Happy Friday Chicago!
Clothes come in and out of fashion, trends appear and then fade away. The jock artchetype was cool for decades, and then lost its steam. The hippy had his moment, and so did the hipster, and both have lost their luster. All will return to glory before we die.
But one thing throughout time remains lame: heartbroken dudes.
No one knows what do with them.
It’s a puzzle that cannot be solved! There’s nothing cool about these poor fellas. Even when they join the military to avenge their sadness — winning the highest combat honors on their way — the minute they admit that heartbreak was the catalyst, it becomes a bummer.
Girls eat ice cream and drink wine with their friends in scenes cute enough to be recreated in the movies.
They lie in their beds and watch Netflix and let out a good cry. There’s a romanticism to it.
When Van Gogh cuts his ear off and lends it to the woman he loves, years later people just just shrug, eek, and go “come on man.” Pick up the paint brush and get yourself together.
You’ve got to be better than that. Mental health awareness is another trend that has rapidly rushed into the zeitgeist, and doing away with the stigma of male depression is a positive step forward.
But not if it’s attached to heartbreak. Stop crying, tie your shoes, and go to work. You’re embarrassing yourself and everyone that’s watching this.
It’s better to have loved and lost than have never loved at all, maybe, unless you end up a sad sack muttering through your drunken stupor about how you don’t know what you’re going to do.
We don’t know either, but we do know that you can’t stay here. Go home and get yourself together. Or else, one of us is going to start crying too, and we’ll all look like sissies in this bar that has lighted decorations all over the wall and $18 tacos on the menu.
She’s going through a breakup: “Oh nooo, is she OK?”
He’s going through a breakup: “Yikes.
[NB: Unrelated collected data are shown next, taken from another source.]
===== design.v =====
module pc 
# (
    parameter PC_SIZE = 32
) (
    input  logic               clk,
    input  logic               arst_n,
    input  logic               en_in,
    input  logic [PC_SIZE-1:0] pc_in,
    output logic [PC_SIZE-1:0] pc_out
);
    always_ff@(posedge clk, negedge arst_n)
    begin
        if(~arst_n)
        begin
            pc_out <= 32'h8000_0000;
        end
        else if(en_in)
        begin
            pc_out <= pc_in;
        end
    end
endmodule
## design/flow/config.mk

```make
export PLATFORM = sky130hd
export DESIGN_NAME = fu
export DESIGN_NICKNAME = fu
export VERILOG_FILES = /design/flow/design.v
export SDC_FILE = /design/flow/constraint.sdc
export NUM_CORES = 4
export LEC_CHECK = 1
export CORE_AREA = 10 10 70 70
export DIE_AREA = 0 0 80 80
```

## design/flow/constraint.sdc

```tcl
current_design fu

set clk_period 1.9
set clk_io_pct 0.2

create_clock -name clk0 -period $clk_period

set non_clock_inputs [all_inputs -no_clocks]
set_input_delay [expr $clk_period * $clk_io_pct] -clock clk0 $non_clock_inputs
set_output_delay [expr $clk_period * $clk_io_pct] -clock clk0 [all_outputs]
```
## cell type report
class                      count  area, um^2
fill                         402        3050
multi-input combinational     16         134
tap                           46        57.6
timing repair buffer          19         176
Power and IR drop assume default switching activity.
## flow/design.v

```verilog
`timescale 1ns / 1ps
`timescale 1ns / 1ps
module sonar #(
    parameter CLK_FREQ_HZ = 100_000_000
)(
    input  wire         clk,
    input  wire         rst,
    input  wire         sonar_pwm,    
    output reg          sonar_trigger,
    output reg [8:0]    distance_in,
    output reg          valid
);
    localparam CYCLES_PER_INCH = 14_700;
    localparam REFRESH_TICK_MAX = 6_000_000; 
    localparam S_IDLE       = 0;
    localparam S_TRIGGER    = 1;
    localparam S_WAIT_HIGH  = 2;
    localparam S_MEASURE    = 3;
    localparam S_COOLDOWN   = 4;
    reg [2:0] state;
    reg [31:0] timer_counter; 
    reg [31:0] inch_counter_timer;
    reg [8:0]  current_distance_count;
    reg pwm_sync_0, pwm_sync_1;
    always @(posedge clk) begin
        if (rst) begin
            pwm_sync_0 <= 0;
            pwm_sync_1 <= 0;
        end else begin
            pwm_sync_0 <= sonar_pwm;
            pwm_sync_1 <= pwm_sync_0; 
        end
    end
    reg pwm_prev;
    wire pwm_rising, pwm_falling;
    always @(posedge clk) begin
        if (rst) pwm_prev <= 0;
        else     pwm_prev <= pwm_sync_1;
    end
    assign pwm_rising  = (pwm_sync_1 && !pwm_prev);
    assign pwm_falling = (!pwm_sync_1 && pwm_prev);
    always @(posedge clk) begin
        if (rst) begin
            state <= S_IDLE;
            sonar_trigger <= 0;
            timer_counter <= 0;
            distance_in <= 0;
            valid <= 0;
            inch_counter_timer <= 0;
            current_distance_count <= 0;
        end else begin
            valid <= 0;  
            case (state)
                S_IDLE: begin
                    timer_counter <= 0;
                    state <= S_TRIGGER;
                end
                S_TRIGGER: begin
                    sonar_trigger <= 1;
                    timer_counter <= timer_counter + 1;
                    if (timer_counter > 2000) begin 
                        sonar_trigger <= 0;
                        state <= S_WAIT_HIGH;
                        timer_counter <= 0;
                    end
                end
                S_WAIT_HIGH: begin
                    if (pwm_rising) begin
                        inch_counter_timer <= 0;
                        current_distance_count <= 0;
                        state <= S_MEASURE;
                    end
                    else if (timer_counter > REFRESH_TICK_MAX) begin
                        state <= S_COOLDOWN; 
                        timer_counter <= 0;
                    end
                    else begin
                         timer_counter <= timer_counter + 1;
                    end
                end
                S_MEASURE: begin
                    if (pwm_falling) begin
                        distance_in <= current_distance_count;
                        valid <= 1;
                        timer_counter <= 0;
                        state <= S_COOLDOWN;
                    end else begin
                        if (inch_counter_timer >= CYCLES_PER_INCH) begin
                            current_distance_count <= current_distance_count + 1;
                            inch_counter_timer <= 0;
                        end else begin
                            inch_counter_timer <= inch_counter_timer + 1;
                        end
                    end
                end
                S_COOLDOWN: begin
                    if (timer_counter < REFRESH_TICK_MAX) begin
                        timer_counter <= timer_counter + 1;
                    end else begin
                        state <= S_IDLE;
                    end
                end
            endcase
        end
    end
endmodule
`timescale 1ns / 1ps
module sonar_top(
    input           clk,           
    input           btnC,          
    input [15:0]    sw,            
    inout [7:0]     JB,            
    output [15:0]   led,           
    output [3:0]    JA             
    );
    wire rst;
    assign rst = btnC;
    wire sonar_trig;
    wire sonar_echo;
    wire [8:0] w_distance;      
    wire       w_valid;   
    wire        audio_out;      
    assign JA[0] = audio_out;   
    assign JA[1] = 1'b0;        
    assign JA[2] = 1'b0;        
    assign JA[3] = 1'b1;        
    assign JB[1] = sonar_trig; 
    assign JB[3] = 1'bz;       
    assign sonar_echo = JB[3]; 
    assign JB[1] = sonar_trig; 
    assign JB[3] = 1'bz;       
    assign sonar_echo = JB[3]; 
    assign amp_shutdown = 1'b1;   
    assign amp_gain     = 1'b0;   
    sonar inst_sonar (
        .clk(clk),
        .rst(rst),
        .sonar_pwm(sonar_echo),     
        .sonar_trigger(sonar_trig), 
        .distance_in(w_distance),   
        .valid(w_valid)
    );
    reg [15:0] led_bar_reg;
    reg [31:0] base_tuning_word;   
    reg [31:0] final_tuning_word;  
always @(*) begin
        base_tuning_word = 0; 
        if (w_distance < 4)       base_tuning_word = 0; 
        else if (w_distance < 12) base_tuning_word = 32'd11236;  
        else if (w_distance < 20) base_tuning_word = 32'd12612;  
        else if (w_distance < 28) base_tuning_word = 32'd14157;  
        else if (w_distance < 36) base_tuning_word = 32'd15000;  
        else if (w_distance < 44) base_tuning_word = 32'd16836;  
        else if (w_distance < 52) base_tuning_word = 32'd18899;  
        else if (w_distance < 60) base_tuning_word = 32'd21213;  
        else if (w_distance < 68) base_tuning_word = 32'd22472;  
        else                      base_tuning_word = 0;
    end
    always @(*) begin
        if (sw[0] == 1'b1) begin
            final_tuning_word = base_tuning_word << 1;
        end
        else if (sw[15] == 1'b1) begin
            final_tuning_word = base_tuning_word >> 1;
        end
        else begin
            final_tuning_word = base_tuning_word;
        end
    end
    tone_gen inst_audio (
        .clk(clk),
        .tuning_word(final_tuning_word),  
        .audio_out(audio_out)         
    );
    assign amp_audio_out = audio_out;
    always @(*) begin
        led_bar_reg = 16'b0;
        if (w_distance >= 8)   led_bar_reg[0]  = 1'b1;
        if (w_distance >= 12)  led_bar_reg[1]  = 1'b1;
        if (w_distance >= 16)  led_bar_reg[2]  = 1'b1;
        if (w_distance >= 20)  led_bar_reg[3]  = 1'b1;
        if (w_distance >= 24)  led_bar_reg[4]  = 1'b1;
        if (w_distance >= 28)  led_bar_reg[5]  = 1'b1;
        if (w_distance >= 32)  led_bar_reg[6]  = 1'b1;
        if (w_distance >= 36)  led_bar_reg[7]  = 1'b1;  
        if (w_distance >= 40)  led_bar_reg[8]  = 1'b1;
        if (w_distance >= 44)  led_bar_reg[9]  = 1'b1;
        if (w_distance >= 48)  led_bar_reg[10] = 1'b1;
        if (w_distance >= 52)  led_bar_reg[11] = 1'b1;
        if (w_distance >= 56) led_bar_reg[12] = 1'b1;
        if (w_distance >= 60) led_bar_reg[13] = 1'b1;
        if (w_distance >= 64) led_bar_reg[14] = 1'b1;
        if (w_distance >= 68) led_bar_reg[15] = 1'b1;  
        if (w_distance > 72) begin
            led_bar_reg = 16'b0;
        end
    end
    assign led = led_bar_reg;
endmodule
`timescale 1ns / 1ps
module tone_gen(
    input clk,  
    input [31:0] tuning_word,  
    output audio_out 
    ); 
    reg [31:0] accumulator = 0; 
    always @(posedge clk) begin
        accumulator <= accumulator + tuning_word;
    end 
    assign audio_out = accumulator[31];   
endmodule
```
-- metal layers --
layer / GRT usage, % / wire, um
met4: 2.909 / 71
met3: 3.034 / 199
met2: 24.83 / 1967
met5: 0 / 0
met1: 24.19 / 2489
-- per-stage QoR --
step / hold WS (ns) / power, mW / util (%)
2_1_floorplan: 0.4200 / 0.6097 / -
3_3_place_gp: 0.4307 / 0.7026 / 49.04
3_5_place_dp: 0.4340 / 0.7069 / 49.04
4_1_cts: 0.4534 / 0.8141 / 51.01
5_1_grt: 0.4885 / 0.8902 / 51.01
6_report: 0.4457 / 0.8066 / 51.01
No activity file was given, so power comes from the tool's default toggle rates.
Oof.”
No matter how much someone tells you they want you to be vulnerable, no one wants to see the heartbroken man. Hold it inside. Watch some motivational YouTube videos, get a tattoo, try to get a promotion, but stay off LinkedIn. Whatever you do, do not post on LinkedIn.
And if there’s anything lamer than a heartbroken dude, it’s a heartbroken dude over the NFL draft.
It’s better to have loved and lost than to have never loved at all, but you get neither if you fell in love with a college football player and then your team skipped over him.
The other person in this lovestruck relationship doesn’t know who you are, nor do the people making the decision. The passion you feel, they’re totally unaware of it. Neither know how bad it hurt to see those two ships pass in the night, to not connect and drop anchor together.
This is why it’s best to watch the NFL Draft alone, with the lights off, in your apartment. No one can see the anticipation on your face as the Bears pick rolls in, no one can see the morally troubling frustration on your face when the commissioner is giving a tribute to the now-dead Steve McMichael before the pick is announced (Announce the pick already!).
The Bears drafted tight end Colston Loveland with the 10th pick last night, and all signs point to it being a solid selection.
But Colston Loveland, and I love Tyler Warren. I wrote my open love letter to him just last week, and everything broke just right for him to land in the Bears’ lap.
If I hadn’t loved at all, if I had stayed away from this draft madness, I would’ve shrugged my shoulders and clapped at the Loveland selection. I would be so much better off.
But instead, it turns out those cinnamon-roasted almonds will go down the hatchet tonight. Just a handful, maybe two. OK, I’ll get the bowl. Friday night’s treats will need to be replaced.
What will come next in this newsletter is my best effort to make sense of this pick.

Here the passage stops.